Excerpted data Block Start
`config.mk`:
```
export PLATFORM = sky130hd
export DESIGN_NAME = lzrd_queue
export DESIGN_NICKNAME = d
export VERILOG_FILES = /design/src/hw/rtl/lzss_ring_decompressor_defines.svh /design/src/hw/rtl/lzrd_pkg.sv /design/src/hw/rtl/lzrd_queue.sv
export SDC_FILE = /design/constraint.sdc
export NUM_CORES = 1
export LEC_CHECK = 0
export BUFFER_PORTS_ARGS = -buffer_cell sky130_fd_sc_hd__buf_2
export CORE_AREA = 2 2 126 128
export CTS_CLUSTER_SIZE = 40
export DETAILED_ROUTE_END_ITERATION = 8
export DIE_AREA = 0 0 128 130
export PLACE_DENSITY_LB_ADDON = 0.05
export SYNTH_ARGS = -nofsm -noshare
export SYNTH_HDL_FRONTEND = slang
export SYNTH_SLANG_ARGS = --single-unit
```
`constraint.sdc`:
```
create_clock -name i_clk -period 4.3 [get_ports i_clk]
set_input_delay 0.86 -clock i_clk [delete_from_list [all_inputs] [get_ports i_clk]]
set_output_delay 0.86 -clock i_clk [all_outputs]
set_load 0.1 [all_outputs]
```
`src/hw/rtl/lzss_ring_decompressor_defines.svh`:
```
// Assertion macros shared by the LZSS ring decompressor modules.
`ifndef LZSS_RING_DECOMPRESSOR_DEFINES_SVH
`define LZSS_RING_DECOMPRESSOR_DEFINES_SVH

// The condition holds at every clock edge outside reset.
`define LZRD_ASSERT_HOLDS(label, clk, rst_n, cond, msg) \
    label: assert property (@(posedge clk) disable iff (!(rst_n)) (cond)) else $error(msg);

// When the trigger holds, the consequence holds at the following edge.
`define LZRD_ASSERT_NEXT(label, clk, rst_n, trig, cons, msg) \
    label: assert property (@(posedge clk) disable iff (!(rst_n)) (trig) |=> (cons)) \
        else $error(msg);

`endif

```
`src/hw/rtl/lzrd_pkg.sv`:
```
// Shared types and constants of the LZSS ring decompressor.
package lzrd_pkg;

    // History ring geometry and start position of the write pointer.
    localparam int RING_DEPTH = 4096;
    localparam int RING_AW = $clog2(RING_DEPTH);
    localparam logic [RING_AW-1:0] START_POINTER = 12'hfee;

    // Longest copy a reference can ask for (length field plus three).
    localparam int MAX_COPY = 18;
    localparam int LEN_W = $clog2(MAX_COPY + 1);
    localparam logic [LEN_W-1:0] MIN_MATCH = 5'd3;

    // Depth of the command queue between the parser and the executor.
    localparam int QUEUE_DEPTH = 4;
    localparam int QUEUE_AW = $clog2(QUEUE_DEPTH);
    localparam int QUEUE_CW = $clog2(QUEUE_DEPTH + 1);

    // Input item kinds carried on tuser.
    localparam logic IN_DATA = 1'b0;
    localparam logic IN_START = 1'b1;

    // Configuration register indexes.
    localparam logic REG_INVERT = 1'b0;
    localparam logic REG_OUT_LEN = 1'b1;

    // Commands passed from the parser to the executor.
    typedef enum logic [1:0] {
        CMD_LIT,
        CMD_COPY,
        CMD_CLEAR
    } t_cmd_kind;

    typedef struct packed {
        t_cmd_kind             kind;
        logic [7:0]            lit;
        logic [RING_AW-1:0]    pos;
        logic [LEN_W-1:0]      len;
        logic                  ends;
    } t_cmd;

    // Queue status seen by both sides.
    typedef struct packed {
        logic full;
        logic empty;
    } t_queue_stat;

endpackage

```
`src/hw/rtl/lzrd_queue.sv`:
```
// Short command queue between the parser and the executor.
module lzrd_queue (
    input  logic                   i_clk,
    input  logic                   i_rst_n,
    input  logic                   i_push,
    input  lzrd_pkg::t_cmd         i_cmd,
    input  logic                   i_pop,
    output lzrd_pkg::t_cmd         o_cmd,
    output lzrd_pkg::t_queue_stat  o_stat
);

    lzrd_pkg::t_cmd                r_mem [lzrd_pkg::QUEUE_DEPTH];
    logic [lzrd_pkg::QUEUE_AW-1:0] r_wr_ptr;
    logic [lzrd_pkg::QUEUE_AW-1:0] r_rd_ptr;
    logic [lzrd_pkg::QUEUE_CW-1:0] r_count;

    assign o_stat.full = (r_count == lzrd_pkg::QUEUE_CW'(lzrd_pkg::QUEUE_DEPTH));
    assign o_stat.empty = (r_count == '0);
    assign o_cmd = r_mem[r_rd_ptr];

    // Entry storage.
    always_ff @(posedge i_clk) begin
        if (i_push) begin
            r_mem[r_wr_ptr] <= i_cmd;
        end
    end

    // Pointers and fill count.
    always_ff @(posedge i_clk) begin
        if (!i_rst_n) begin
            r_wr_ptr <= '0;
            r_rd_ptr <= '0;
            r_count <= '0;
        end else begin
            if (i_push) begin
                r_wr_ptr <= r_wr_ptr + 1'b1;
            end
            if (i_pop) begin
                r_rd_ptr <= r_rd_ptr + 1'b1;
            end
            if (i_push && !i_pop) begin
                r_count <= r_count + 1'b1;
            end else if (i_pop && !i_push) begin
                r_count <= r_count - 1'b1;
            end
        end
    end

endmodule

```
==> summary.md, run 1 <==
| Metric | Value |
|---|---|
| Remaining antenna violation count | 0 |
| CTS tree | yes |
| Post-cts sizing count | 0 |
| RSZ-0062 raised after global routing | false |
| Pins over their slew limit | 0 |
| Via-per-instance ratio | 4.42 |
| Commonest non-fill, non-tap cell in the layout | edfxtp_1 |
| Initial Util | 29.4% |
| Final nets | 302 |
| GR Overflow Total | 0 |
| Core Area | 15400 µm² |
| Die ar. | 16600 µm² |
| Post-CTS setup repair buffer count | 0 |
| Worst EP required | 3.44 ns |
| Routability Congestion | 0.666 |
| Pin count of the biggest net entering global routing | 29 |
| FILL cells | 1426 |
| CTS sink count | 121 |
| Post-Syn Instances | 189 |
| Switching power | 935 µW |
| Tmin final | 3.29 ns |
| CTS buffer count | 17 |
| Power per Cell Area | 606 nW/µm² |
| Die height | 130 µm |
| Internal power | 2500 µW |
| Area growth, synth to finish | 24.9% |
| DRT Pass-1 Iters | 4 |
| Worst-Margin Slew | 0.872 ns |
| Kind of critical path | reg2out |
| Gr usage total | 10.9% |
| WL/cell | 18.0 µm |
| Final setup violation count | 0 |
| Max_slew headroom | 41.9% |
| Yosys cell types | 21 |
| Std cell rows | 46 |
| Final WL | 8.43 mm |
| Max Fclk | 0.304 GHz |
| Clock network latency to the later pin of the worst-skew pair | 0.41 ns |
| Maximum vdd drop | 0.000265 V |
| Root buf cell | clkbuf_16 |
| Vias in the first global route | 2171 |
| IO buf count | 61 |
| Worst Path Arrival | 2.43 ns |
| Hold slack final | 0.505 ns |
| Final Skew | 0.00925 ns |
| Final Hold Viols | 0 |
| Warnings, synthesis | 0 |
| H-tree depth | 4 |
| Antenna diode count | 0 |
| DR DRC count | 0 |
| Post-synthesis register bit count | 121 |
| Final Core Density | 36.7% |
| Synthesized area | 4540 µm² |
| Die Width | 128 µm |
| Register area share after synthesis | 78.1% |
| Sw frac | 27.2% |
| Hold_buf cts | 0 |
| IO Count | 62 |
| Critical path endpoint category | primary output |
| Final Cycle Share | 76.4% |
| Crit Path Max Fanout | 18 |
| Via count | 2071 |
| Initial antenna violation count | 1 |
| CTS clk-pin slew, worst paths | 0.05 ns |
| Final TNS setup | 0 ns |
| Clock network fraction of design power | 43.6% |
| Static Leakage | 0.00197 µW |
| Status | finished clean |
| Most frequent cells in the layout | 112 x edfxtp_1, 61 x buf_2, 20 x mux4_2, 17 x clkbuf_16, 8 x mux4_1 |
| Mapped Avg Cell Area | 24.0 µm² |
| Share of cells above drive strength 1 | 41.9% |
| Initial DRC Count | 73 |
| Worst hold path type | reg2reg |
| Crit start category | flip-flop |
| CTS Buffer Depth | 2 |
| First-pass GRT wire length | 12.5 mm |
| Max-cap violations | 0 |
| Comb power frac | 15.9% |
| Sequential power share | 40.5% |
| Syn Nets | 227 |
[critical path, cell delays in order (launching register included)]
cell	delay, ns
dfxtp_2	0.76
buf_4	0.39
mux4_2	0.55
buf_2	0.31
[cells in the mapped netlist]
library cell  instances  area [µm²]
edfxtp_1            112        3360
mux4_2               20         450
and2_1                9        56.3
dfxtp_1               9         180
mux4_1                8         210
ha_1                  5        62.6
inv_1                 4        15.0
buf_2                 3        15.0
xor2_1                3        26.3
buf_12                2        40.0
mux2i_1               2        20.0
nor2b_1               2        12.5
xnor2_1               2        17.5
a21boi_0              1        7.51
buf_6                 1        11.3
fa_1                  1        20.0
nand2_1               1        3.75
nor3_1                1        5.00
nor3b_1               1        7.51
o21ai_0               1        5.00
or3_1                 1        6.26
[through the flow]
step / worst slack (ns) / instances / instance area (µm²) / power, µW
3_5_place_dp: 1.37 / 437 / 5030 / 1970
3_3_place_gp: 1.39 / 437 / 5030 / 1970
2_1_floorplan: 0.887 / 189 / 4540 / 1870
6_report: 1.01 / 469 / 5660 / 3430
4_1_cts: 0.925 / 469 / 5660 / 3480
5_1_grt: 0.873 / 469 / 5660 / 3550
[metal layers]
metal  GRT usage, %  part of all wire (%)  wire, µm  vias to the layer above
met2           17.2                    48      4090                       50
met5              0                  0.15        13                        -
met1           12.5                    44      3720                     1059
met3           4.47                   4.8       407                       19
met4           6.40                   2.4       204                        2
li1               -                     -         -                      941
[power by group through the flow]
stage | combinational (µW) | sequential [µW] | clock [µW]
after CTS | 554 | 1390 | 1530
after detailed placement | 553 | 1420 | 0
after global placement | 552 | 1420 | 0
after global routing | 570 | 1400 | 1580
final | 545 | 1390 | 1500
after floorplan | 481 | 1390 | 0
[final timing paths]
check	to	start	slack [ns]	depth (start not counted)
max	o_cmd[1]	flip-flop	1.01	3
min	r_count[2]	r_count[2]	0.51	2
max reg2reg	r_mem[0][15]	r_wr_ptr[0]	2.63	3
min reg2reg	r_count[2]	r_count[2]	0.51	2
[area by class of cell]
cell class	count	area, µm²	area share [%]
tap	192	240	4.24
inverter	4	15.0	0.265
multi-input combinational	58	916	16.2
clock inverter	7	138	2.43
sequential	121	3550	62.6
timing repair buffer	62	313	5.52
clock buffer	25	495	8.75
[state kept, by name, indices dropped and copies added (netlist names), named ones only]
name / count
r_count: 3
r_wr_ptr: 2
r_rd_ptr: 2
r_mem: 112
[cell families (layout without fill, tap and decap cells)]
family                   count (synthesis)  after routing  share of synthesized area, %
adder cells (fa/ha/maj)                  6              6                          1.82
buffers and inverters                   10             98                          1.79
XOR/XNOR                                 5              5                         0.966
AND/OR/NAND/NOR                         15             15                          2.01
flip-flops                             121            121                          78.1
AO/OA/AOI/OAI                            2              2                         0.276
multiplexers                            30             30                          15.0
No activity file was read; power rests on OpenSTA's default activity.
==> run 2, diff against run 1 <==
--- a/config.mk
+++ b/config.mk
@@ -5,11 +5,12 @@
 export SDC_FILE = /design/constraint.sdc
 export NUM_CORES = 1
 export LEC_CHECK = 0
+export ABC_AREA = 1
 export BUFFER_PORTS_ARGS = -buffer_cell sky130_fd_sc_hd__buf_2
-export CORE_AREA = 2 2 126 128
+export CORE_AREA = 2 2 127 129
 export CTS_CLUSTER_SIZE = 40
 export DETAILED_ROUTE_END_ITERATION = 8
-export DIE_AREA = 0 0 128 130
+export DIE_AREA = 0 0 129 131
 export PLACE_DENSITY_LB_ADDON = 0.05
 export SYNTH_ARGS = -nofsm -noshare
 export SYNTH_HDL_FRONTEND = slang
==> constraint.sdc (replaced) <==
create_clock -name i_clk -period 3 [get_ports i_clk]
set_input_delay 0.6 -clock i_clk [delete_from_list [all_inputs] [get_ports i_clk]]
set_output_delay 0.6 -clock i_clk [all_outputs]
set_load 0.1 [all_outputs]
==> run 2 against run 1 <==
Net effect: count of clock-buffer cells in the layout down 8; first-iteration DRC count up 120%; critical endpoint is now o_cmd[27]; via count up 36%; hold slack worse by 0.10 ns; synthesized area is 1.3% higher; register-to-register slack worse by 0.95 ns; highest routed layer is now met4; routed wire length increased by 21%; total power increased by 28%; global-route usage is 2.3 points higher; critical path type unchanged; cell area decreased by 0.11%; setup slack worse by 0.76 ns.
==> summary.md, run 2 <==
| Metric | Value |
|---|---|
| CTS Buffer Depth | 2 |
| Max_slew headroom | 60.8% |
| Pins over their slew limit | 0 |
| Most common cell in the netlist | edfxtp_1 |
| Max Fclk | 0.364 GHz |
| Syn Nets | 367 |
| Initial DRC Count | 164 |
| Clock network fraction of design power | 38.5% |
| Routability Congestion | 0.677 |
| Final WL | 10.2 mm |
| Crit start category | flip-flop |
| Crit Path Max Fanout | 56 |
| Max incr delay on CP | 0.49 ns |
| Final Cell Area | 5660 µm² |
| Share of cells above drive strength 1 | 24.5% |
| WL/cell | 16.1 µm |
| Die ar. | 16900 µm² |
| Post-cts sizing count | 0 |
| Final Cycle Share | 91.5% |
| Remaining antenna violation count | 0 |
| Via count | 2820 |
| DR DRC count | 0 |
| Comb power frac | 17.1% |
| Worst hold path type | in2reg |
| WL met3 | 412 µm |
| CTS buffer count | 17 |
| CTS sink count | 121 |
| GR Overflow Total | 0 |
| H-tree depth | 4 |
| Status | finished clean |
| Worst-Margin Slew | 0.588 ns |
| WL met1 | 4.71 mm |
| Synthesized area | 4600 µm² |
| Sequential power share | 44.4% |
| Register area share after synthesis | 77.1% |
| Internal power | 3070 µW |
| Final Skew | 0.0108 ns |
| Hold_buf cts | 0 |
| Post-synthesis register bit count | 121 |
| IO Count | 62 |
| DP HPWL | 5.92 mm |
| Static Leakage | 0.00206 µW |
| Final Hold Viols | 0 |
| Gr usage total | 13.2% |
| Area growth, synth to finish | 23.1% |
| R2R setup slack | 1.68 ns |
| RSZ-0062 raised after global routing | false |
| Switching power | 1320 µW |
| Max reg flops | 112 |
| Reg2reg end | r_mem[0][5] |
| Largest registers | r_mem (112), r_count (3) |
| Post-CTS setup repair buffer count | 0 |
| Crit path to | o_cmd[27] |
| IO buf count | 61 |
| Hold depth | 1 |
| Yosys cell types | 20 |
| Cell family with most CP delay | buffers and inverters |
| Critical path endpoint category | primary output |
| Worst path slowest cell | buf_4 |
| Most frequent cells after synthesis | 112 x edfxtp_1, 61 x nor2_1, 47 x o21ai_0 |
| Tmin final | 2.74 ns |
| Worst Path Arrival | 2.14 ns |
| Power per Cell Area | 776 nW/µm² |
| Biggest register | r_mem |
| Maximum vdd drop | 0.000374 V |
| CTS tree | yes |
| DR WL met2 | 4.88 mm |
| Post-Syn Instances | 329 |
| Max-cap violations | 0 |
| DRT Pass-1 Iters | 4 |
| Std cell rows | 46 |
| EDFF count, synth | 112 |
| Async SR Flop Fraction | 0% |
| CTS clk-pin slew, worst paths | 0.06 ns |
| Worst EP required | 2.40 ns |
| Most frequent cells in the layout | 112 x edfxtp_1, 61 x nor2_1, 61 x buf_2, 47 x o21ai_0, 28 x o22ai_1 |
| Initial Util | 29.5% |
| Warnings, synthesis | 0 |
| Die Width | 129 µm |
| Placed Area | 5170 µm² |
| Cell types occupying the most area after synthesis | edfxtp_1 73%, o21ai_0 5.1%, nor2_1 5.0% |
| DR top layer | met4 |
| Pin count of the biggest net entering global routing | 57 |
| Kind of critical path | reg2out |
| Synth Flop Type | edfxtp_1 |
| Hold slack final | 0.401 ns |
| Initial antenna violation count | 0 |
| Final setup violation count | 0 |
| Total Power | 4390 µW |
| Final nets | 443 |
| Final Core Density | 36.3% |
| Clock network latency to the later pin of the worst-skew pair | 0.41 ns |
| R2r startpoint | r_wr_ptr[0] |
| Levels on crit path | 4 |
| Vias in the first global route | 2889 |
| Die height | 131 µm |
| Mapped Avg Cell Area | 14.0 µm² |
| Yosys top cell area share | 73.2% |
| Antenna diode count | 0 |
| Crit path cell chain | buf_4, o21ai_0, o22ai_1, buf_2 |
| Core Area | 15600 µm² |
| Synth area leader | edfxtp_1 |
| Worst Reg-to-Reg Cells | 5 |
| Root buf cell | clkbuf_16 |
| Commonest non-fill, non-tap cell in the layout | edfxtp_1 |
| Sw frac | 30.1% |
| First-pass GRT wire length | 15.9 mm |
| Via-per-instance ratio | 4.46 |
| Crit path buffers/inverters | 2 |
==> run 2: worst min-delay path by stage <==
stage | startpoint | endpoint | slack (ns)
2_1_floorplan | r_rd_ptr[1] | flip-flop | 0.41
3_5_place_dp | r_rd_ptr[1] | r_rd_ptr[1] | 0.45
6_report | i_cmd[7] | r_mem[0][7] | 0.40
3_3_place_gp | r_rd_ptr[1] | r_rd_ptr[1] | 0.46
4_1_cts | i_cmd[24] | r_mem[3][24] | 0.38
5_1_grt | i_cmd[0] | r_mem[2][0] | 0.39
==> run 2: cell type report <==
class                   count  area [µm²]
clock buffers              17         425
clock inverters            13        65.1
fillers                  1533        9940
inverters                  17        63.8
multi-input cells         174         872
flip-flops and latches    121        3540
well taps                 216         270
repair buffers             74         415
==> run 2: per-layer routing <==
metal | vias to the layer above | global-route usage (%)
met5 | - | 0
met4 | 0 | 6.33
met3 | 11 | 4.28
met2 | 53 | 21.4
met1 | 1388 | 15.9
li1 | 1368 | -
==> run 2: per-stage QoR <==
stage / worst slack (ns) / std cells / TNS (ns)
after CTS: 0.213 / 632 / 0
after global placement: 0.668 / 602 / 0
after floorplan: -0.00844 / 329 / -0.0169
after detailed placement: 0.652 / 602 / 0
after global routing: 0.112 / 632 / 0
final: 0.256 / 632 / 0
==> run 2: power by group through the flow <==
| stage | Sequential (µW) | Clock (µW) | Combinational [µW] |
|---|---|---|---|
| floorplan | 1980 | 0 | 599 |
| global placement | 1980 | 0 | 762 |
| detailed placement | 1980 | 0 | 763 |
| CTS | 1950 | 1740 | 764 |
| global route | 1950 | 1810 | 798 |
| finish | 1950 | 1690 | 750 |
==> run 2: cell families after synthesis <==
kind of cell / Yosys count / synth area share, %
flops: 121 / 77.1
compound gates: 94 / 11.0
buf+inv: 34 / 3.92
simple gates: 74 / 6.18
fa+ha+maj: 6 / 1.80
==> run 3, diff against run 2 <==
==> constraint.sdc (replaced) <==
create_clock -name i_clk -period 3 [get_ports i_clk]
set_input_delay 0.6 -clock i_clk [delete_from_list [all_inputs] [get_ports i_clk]]
set_output_delay 0.6 -clock i_clk [all_outputs]
set_load 0.005 [all_outputs]
==> run 3 against run 2 <==
Net effect: largest power group unchanged; total power down 5.7%; hold slack gained 0.0051 ns; setup slack gained 0.32 ns; core utilization is 0.45 points higher; sequential share of layout area shrank 0.77 points; count of clock-buffer cells in the layout rose by 11; non-clock buffer count shrank 4; clock power rose by 9%; clock skew down 0.0040 ns; combinational power shrank 55%; via count shrank 1.3%; die area is the same.
==> summary.md, run 3 (same netlist as run 2, synthesis figures left out) <==
| Metric | Value |
|---|---|
| Largest registers | r_mem (112), r_count (3) |
| Pins over their slew limit | 0 |
| Final nets | 439 |
| Initial Util | 29.5% |
| Initial antenna violation count | 0 |
| DR DRC count | 0 |
| Final WL | 10.3 mm |
| Die height | 131 µm |
| Antenna diode count | 0 |
| Final Hold Viols | 0 |
| CTS Buffer Depth | 2 |
| WL/cell | 16.4 µm |
| Area growth, synth to finish | 24.6% |
| Clock network latency to the later pin of the worst-skew pair | 0.41 ns |
| Worst-Margin Slew | 0.619 ns |
| Max-cap violations | 0 |
| Max_slew headroom | 58.7% |
| Max reg flops | 112 |
| Initial DRC Count | 169 |
| R2r startpoint | r_wr_ptr[0] |
| Die Width | 129 µm |
| Most used routing layer | met2 |
| First-pass GRT wire length | 15.7 mm |
| Worst hold path type | in2reg |
| Status | finished clean |
| IO Count | 62 |
| Post-CTS setup repair buffer count | 0 |
| Crit Path Max Fanout | 30 |
| CTS sink count | 121 |
| Gr usage total | 13.0% |
| Share of cells above drive strength 1 | 22.9% |
| CTS tree | yes |
| Final Skew | 0.00671 ns |
| Via count | 2783 |
| DRT Pass-1 Iters | 4 |
| M1 GR Usage | 16.6% |
| M3 GR Usage | 5.13% |
| Kind of critical path | reg2out |
| Crit start category | flip-flop |
| Final TNS setup | 0 ns |
| RSZ-0062 raised after global routing | false |
| Via-per-instance ratio | 4.42 |
| Commonest non-fill, non-tap cell in the layout | edfxtp_1 |
| Worst EP required | 2.40 ns |
| Pin count of the biggest net entering global routing | 57 |
| Root buf cell | clkbuf_16 |
| Routability Congestion | 0.707 |
| Die ar. | 16900 µm² |
| Final setup violation count | 0 |
| Final Cell Area | 5730 µm² |
| Critical path endpoint category | primary output |
| Vias in the first global route | 2792 |
| Post-cts sizing count | 0 |
| Tmin final | 2.42 ns |
| Biggest register | r_mem |
| GR Overflow Total | 0 |
| Remaining antenna violation count | 0 |
| Core Area | 15600 µm² |
| IO buf count | 61 |
| Worst hold start | i_cmd[12] |
| CTS buffer count | 17 |
| Total Power | 4140 µW |
| H-tree depth | 4 |
| Most frequent cells in the layout | 112 x edfxtp_1, 61 x nor2_1, 61 x buf_2, 47 x o21ai_0, 28 x o22ai_1 |
| Final Cycle Share | 80.7% |
| CTS clk-pin slew, worst paths | 0.05 ns |
| Hold_buf cts | 0 |
| DP HPWL | 5.94 mm |
| Power per Cell Area | 723 nW/µm² |
| Placed Area | 5190 µm² |
| Max Fclk | 0.413 GHz |
| Maximum vdd drop | 0.000379 V |
| Std cell rows | 46 |
| Met2 usage | 20.2% |
| Worst Path Arrival | 1.82 ns |
| Static Leakage | 0.00208 µW |
[run 3: cell count changes in the layout (fill, tap and decap cells not counted)]
cell / before / now
clkinv_1: 5 / 2
buf_12: 1 / 5
bufinv_16: 0 / 1
clkbuf_8: 0 / 3
clkinv_2: 7 / 2
clkinvlp_4: 2 / 0
buf_4: 12 / 4
clkbuf_1: 0 / 8
[run 3: cell type report]
| type | count | area [µm²] |
|---|---|---|
| sequential | 121 | 3540 |
| clock inverter | 4 | 43.8 |
| clock buffer | 28 | 497 |
| fill | 1509 | 9870 |
| timing repair buffer | 70 | 435 |
| multi-input combinational | 174 | 872 |
| inverter | 17 | 63.8 |
| tap | 216 | 270 |
[run 3: power breakdown]
group | switching (µW) | total (µW) | leakage (µW) | internal, µW
Sequential | 21.2 | 1950 | 0.00110 | 1930
Clock | 654 | 1850 | 0.000264 | 1200
Combinational | 212 | 339 | 0.000708 | 127
Total | 887 | 4140 | 0.00208 | 3250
Excerpted data Block End
§ **Aim of the exercise**
Scan the entries above for the string "Routability" and copy each line that contains it.

§ **Final answer**
| Routability Congestion | 0.666 |
| Routability Congestion | 0.677 |
| Routability Congestion | 0.707 |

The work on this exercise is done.